Schau mal mit "w" wer online ist.

Sloter

tja, das ist das problem, laut "w" oder dergleichen nur ich...
d.h.:

Code:

 10:23:50 up 61 days, 22:56,  2 users,  load average: 0,02, 0,09, 0,08

USER     TTY      FROM              LOGIN@   IDLE   JCPU   PCPU WHAT

root     pts/0    xx-xxx-xxx-xxx.x 10:23    0.00s  0.02s  0.00s w

Und mit "who" bekommst du dann vermutlich:

root pts/0
root pts/1

Das waeren dann die 2 user ...

nein, ebenfalls nur

Code:

root pts/0 2007-12-25 20:05 (xx-xxx-xx-xxx.bla.bla.com)

kann man der anzeige "2 user" nicht trauen? weil man ev. nicht ausgeloggt hat?

hehe, mit dem befehl "finger" habe ich den ghost user gefunden:

Code:

Login     Name       Tty      Idle  Login Time   Office     Office Phone

root      root      *pts/0          Dec 26 21:00 (xx.xxx.xx.xxx)

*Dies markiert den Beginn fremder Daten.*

**src/rtl/reg_file_sb_pkg.sv**
```systemverilog
// Shared processor constants: architectural register indices used by the
// register file and its scoreboard.
package reg_file_sb_pkg;

   localparam int unsigned ZERO = 0;
   localparam int unsigned V0   = 2;
   localparam int unsigned A0   = 4;
   localparam int unsigned RA   = 31;

endpackage

```
**src/rtl/reg_scoreboard.sv**
```systemverilog
// Pending-write scoreboard: one busy bit per register, set on issue, cleared
// on writeback, plus combinational read-hazard and next-cycle read-busy terms.
module reg_scoreboard
   import reg_file_sb_pkg::*;
#(
   parameter int ADDR_W = 5,
   parameter int NUM_RD = 2
) (
   input  logic                           clk,
   input  logic                           rst_n,
   input  logic                           i_iss_valid,
   input  logic [ADDR_W-1:0]              i_iss_rd,
   input  logic                           i_clr_valid,
   input  logic [ADDR_W-1:0]              i_clr_idx,
   input  logic [NUM_RD-1:0][ADDR_W-1:0]  i_rd_addr,
   output logic [(2**ADDR_W)-1:0]         o_busy_vec,
   output logic                           o_hazard,
   output logic [NUM_RD-1:0]              o_rd_busy_nxt
);

   localparam int NUM_REGS = 2**ADDR_W;

   logic [NUM_REGS-1:0] r_busy;
   logic [NUM_REGS-1:0] w_set;
   logic [NUM_REGS-1:0] w_clr;
   logic [NUM_REGS-1:0] w_busy_nxt;
   logic [NUM_RD-1:0]   w_haz;

   assign w_set = (i_iss_valid && (i_iss_rd != '0)) ? (NUM_REGS'(1) << i_iss_rd) : '0;
   assign w_clr = i_clr_valid ? (NUM_REGS'(1) << i_clr_idx) : '0;
   // Set is applied after clear so a same-edge reissue keeps the register busy.
   assign w_busy_nxt = ((r_busy & ~w_clr) | w_set) & ~NUM_REGS'(1);

   always_ff @(posedge clk or negedge rst_n) begin
      if (!rst_n) r_busy <= '0;
      else        r_busy <= w_busy_nxt;
   end

   always_comb begin
      w_haz         = '0;
      o_rd_busy_nxt = '0;
      for (int p = 0; p < NUM_RD; p++) begin
         if (i_rd_addr[p] != '0) begin
            if (i_clr_valid && (i_clr_idx == i_rd_addr[p])) begin
               o_rd_busy_nxt[p] = w_set[i_rd_addr[p]];
            end else begin
               w_haz[p]         = r_busy[i_rd_addr[p]];
               o_rd_busy_nxt[p] = r_busy[i_rd_addr[p]];
            end
         end
      end
   end

   assign o_hazard   = |w_haz;
   assign o_busy_vec = r_busy;

endmodule

```
**src/rtl/reg_file_sb.sv**
```systemverilog
// Multi-port register file with write-first bypass, link writeback and a
// pending-write scoreboard; register 0 is hardwired to zero.
module reg_file_sb
   import reg_file_sb_pkg::*;
#(
   parameter int DATA_W   = 32,
   parameter int ADDR_W   = 5,
   parameter int NUM_RD   = 2,
   parameter int LINK_REG = RA
) (
   input  logic                       clk,
   input  logic                       rst_n,
   input  logic [NUM_RD*ADDR_W-1:0]   rd_addr,
   output logic [NUM_RD*DATA_W-1:0]   rd_data,
   output logic [NUM_RD-1:0]          rd_busy,
   input  logic                       iss_valid,
   input  logic [ADDR_W-1:0]          iss_rd,
   input  logic                       wb_valid,
   input  logic [ADDR_W-1:0]          wb_rd,
   input  logic                       wb_link,
   input  logic [DATA_W-1:0]          wb_data,
   output logic                       hazard,
   output logic [(2**ADDR_W)-1:0]     busy_vec
);

   localparam int NUM_REGS = 2**ADDR_W;
   localparam logic [ADDR_W-1:0] LINK_IDX = ADDR_W'(LINK_REG);

   if (NUM_RD < 1) begin : g_bad_num_rd
      $error("reg_file_sb: NUM_RD must be at least 1");
   end
   if ((LINK_REG < 0) || (LINK_REG >= NUM_REGS)) begin : g_bad_link
      $error("reg_file_sb: LINK_REG out of register range");
   end

   logic [NUM_RD-1:0][ADDR_W-1:0] w_rd_addr;
   logic [NUM_RD-1:0][DATA_W-1:0] w_rd_val;
   logic [NUM_RD-1:0][DATA_W-1:0] r_rd_data;
   logic [NUM_RD-1:0]             w_rd_busy_nxt;
   logic [NUM_RD-1:0]             r_rd_busy;
   logic [ADDR_W-1:0]             w_wb_idx;
   logic                          w_wr_en;
   logic [DATA_W-1:0]             r_regs [NUM_REGS];

   assign w_rd_addr = rd_addr;
   assign w_wb_idx  = wb_link ? LINK_IDX : wb_rd;
   assign w_wr_en   = wb_valid && (w_wb_idx != '0);

   always_ff @(posedge clk or negedge rst_n) begin
      if (!rst_n) begin
         for (int i = 0; i < NUM_REGS; i++) r_regs[i] <= '0;
      end else if (w_wr_en) begin
         r_regs[w_wb_idx] <= wb_data;
      end
   end

   // Write-first: a same-edge writeback to the addressed register is forwarded.
   always_comb begin
      w_rd_val = '0;
      for (int p = 0; p < NUM_RD; p++) begin
         if (w_rd_addr[p] == '0)                         w_rd_val[p] = '0;
         else if (w_wr_en && (w_wb_idx == w_rd_addr[p])) w_rd_val[p] = wb_data;
         else                                            w_rd_val[p] = r_regs[w_rd_addr[p]];
      end
   end

   always_ff @(posedge clk or negedge rst_n) begin
      if (!rst_n) begin
         r_rd_data <= '0;
         r_rd_busy <= '0;
      end else begin
         r_rd_data <= w_rd_val;
         r_rd_busy <= w_rd_busy_nxt;
      end
   end

   reg_scoreboard #(
      .ADDR_W (ADDR_W),
      .NUM_RD (NUM_RD)
   ) u_sb (
      .clk           (clk),
      .rst_n         (rst_n),
      .i_iss_valid   (iss_valid),
      .i_iss_rd      (iss_rd),
      .i_clr_valid   (wb_valid),
      .i_clr_idx     (w_wb_idx),
      .i_rd_addr     (w_rd_addr),
      .o_busy_vec    (busy_vec),
      .o_hazard      (hazard),
      .o_rd_busy_nxt (w_rd_busy_nxt)
   );

   assign rd_data = r_rd_data;
   assign rd_busy = r_rd_busy;

endmodule

```
**config.mk**
```make
export PLATFORM = sky130hd
export DESIGN_NAME = reg_file_sb
export DESIGN_NICKNAME = d
export VERILOG_FILES = /design/src/rtl/reg_file_sb_pkg.sv /design/src/rtl/reg_scoreboard.sv /design/src/rtl/reg_file_sb.sv
export SDC_FILE = /design/constraint.sdc
export NUM_CORES = 2
export LEC_CHECK = 0
export CAP_MARGIN = 30
export CORE_AREA = 3 3 317 319
export CTS_BUF_LIST = sky130_fd_sc_hd__clkbuf_2 sky130_fd_sc_hd__clkbuf_4 sky130_fd_sc_hd__clkbuf_8
export CTS_CLUSTER_DIAMETER = 80
export DETAILED_ROUTE_END_ITERATION = 7
export DIE_AREA = 0 0 320 322
export PLACE_DENSITY = 0.77
export SYNTH_ARGS = -nofsm -noshare
export SYNTH_HDL_FRONTEND = slang
export SYNTH_HIERARCHICAL = 1
export SYNTH_SLANG_ARGS = --single-unit
export TNS_END_PERCENT = 50
```
**constraint.sdc**
```tcl
create_clock -name clk -period 2 [get_ports clk]
set_clock_uncertainty 0.05 [all_clocks]
set_input_delay 0.2 -clock clk [delete_from_list [all_inputs] [get_ports clk]]
set_output_delay 0.2 -clock clk [all_outputs]
set_load 0.02 [all_outputs]
```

userxy    userxy    *pts/0          Nov 12 00:23

hat nun jemand eine idee, wie ich diesen killen kann?

irgendein prozess muss doch mit der userid userxy laufen, oder ?

ich habe bis jetzt noch keinen gefunden, "ps -A u|grep userxy|grep -v 'grep userxy'" gibt nichts aus. ich vermute, dass irgendein fehler beim loggen passiert ist, und deswegen ein user noch "eingeloggt" ist?!

dann schau ins proc, was unter dem user noch da ist...

beide programme schaun übrigens ins proc, das w auch noch ins /var/run/utmp... vielleicht liegt da noch was.